**ASSIGNMENT**
Using the records below, count the lines with "posedge" in them. Give the number only.

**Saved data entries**

`src/rtl/doorbell_mbox.sv`:
```
module doorbell_mbox #(
  parameter int NPORT = 2
) (
  input  logic               clk,
  input  logic               rst_n,
  input  logic [NPORT-1:0]   wr_en,
  input  logic [NPORT*8-1:0] wr_addr,
  input  logic [NPORT*32-1:0] wr_data,
  input  logic [7:0]         rd_addr,
  output logic [31:0]        rd_data,
  output logic [3:0]         irq_o,
  output logic [3:0]         fiq_o,
  output logic [15:0]        pend_o
);
  localparam int NCORE = 4;
  localparam int NMBX  = 4;
  localparam int NBOX  = NCORE * NMBX;
  localparam int DW    = 32;
  localparam int AW    = 8;

  logic [DW-1:0] mbox   [NBOX];
  logic [DW-1:0] set_m  [NBOX];
  logic [DW-1:0] clr_m  [NBOX];
  logic [7:0]    cfg    [NCORE];
  logic [7:0]    cfg_nx [NCORE];
  logic [NCORE-1:0] cfg_we;
  logic [NBOX-1:0]  nz;

  always_comb begin
    for (int i = 0; i < NBOX; i++) begin
      set_m[i] = '0;
      clr_m[i] = '0;
    end
    for (int c = 0; c < NCORE; c++) cfg_nx[c] = cfg[c];
    cfg_we = '0;
    for (int p = 0; p < NPORT; p++) begin
      logic [AW-1:0] a;
      logic [DW-1:0] d;
      a = wr_addr[p*AW +: AW];
      d = wr_data[p*DW +: DW];
      if (wr_en[p] && a[1:0] == 2'b00) begin
        if (a[7:6] == 2'b10)      set_m[a[5:2]] = set_m[a[5:2]] | d;
        else if (a[7:6] == 2'b11) clr_m[a[5:2]] = clr_m[a[5:2]] | d;
        else if (a[7:4] == 4'h5) begin
          cfg_we[a[3:2]] = 1'b1;
          cfg_nx[a[3:2]] = d[7:0];
        end
      end
    end
  end

  always_ff @(posedge clk or negedge rst_n) begin
    if (!rst_n) begin
      for (int i = 0; i < NBOX; i++) mbox[i] <= '0;
      for (int c = 0; c < NCORE; c++) cfg[c] <= '0;
    end else begin
      for (int i = 0; i < NBOX; i++) mbox[i] <= (mbox[i] & ~clr_m[i]) | set_m[i];
      for (int c = 0; c < NCORE; c++) if (cfg_we[c]) cfg[c] <= cfg_nx[c];
    end
  end

  genvar gi, gc;
  generate
    for (gi = 0; gi < NBOX; gi++) begin : g_box
      assign nz[gi]     = |mbox[gi];
      assign pend_o[gi] = nz[gi] & (cfg[gi/NMBX][gi%NMBX] | cfg[gi/NMBX][gi%NMBX+NMBX]);

      AST_SET_LANDS: assert property (@(posedge clk) disable iff (!rst_n)
        (set_m[gi] != '0) |=> ((mbox[gi] & $past(set_m[gi])) == $past(set_m[gi])));
      AST_CLR_LANDS: assert property (@(posedge clk) disable iff (!rst_n)
        (clr_m[gi] != '0) |=> ((mbox[gi] & $past(clr_m[gi] & ~set_m[gi])) == '0));
      AST_UNTOUCHED_HOLD: assert property (@(posedge clk) disable iff (!rst_n)
        1'b1 |=> (((mbox[gi] ^ $past(mbox[gi])) & ~$past(set_m[gi] | clr_m[gi])) == '0));
      AST_EMPTY_NOT_PEND: assert property (@(posedge clk) disable iff (!rst_n)
        (mbox[gi] == '0) |-> !pend_o[gi]);
    end
    for (gc = 0; gc < NCORE; gc++) begin : g_core
      assign irq_o[gc] = |(nz[gc*NMBX +: NMBX] & cfg[gc][NMBX-1:0]);
      assign fiq_o[gc] = |(nz[gc*NMBX +: NMBX] & cfg[gc][2*NMBX-1:NMBX]);

      AST_LINE_NEEDS_PEND: assert property (@(posedge clk) disable iff (!rst_n)
        (irq_o[gc] | fiq_o[gc]) |-> (pend_o[gc*NMBX +: NMBX] != '0));
      AST_CFG_NO_STRAY: assert property (@(posedge clk) disable iff (!rst_n)
        !cfg_we[gc] |=> $stable(cfg[gc]));
    end
  endgenerate

  always_comb begin
    rd_data = '0;
    if (rd_addr[1:0] == 2'b00) begin
      if (rd_addr[7:6] == 2'b11)     rd_data = mbox[rd_addr[5:2]];
      else if (rd_addr[7:4] == 4'h5) rd_data = {24'd0, cfg[rd_addr[3:2]]};
    end
  end
endmodule

```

**RESULT OF THE EXERCISE**
7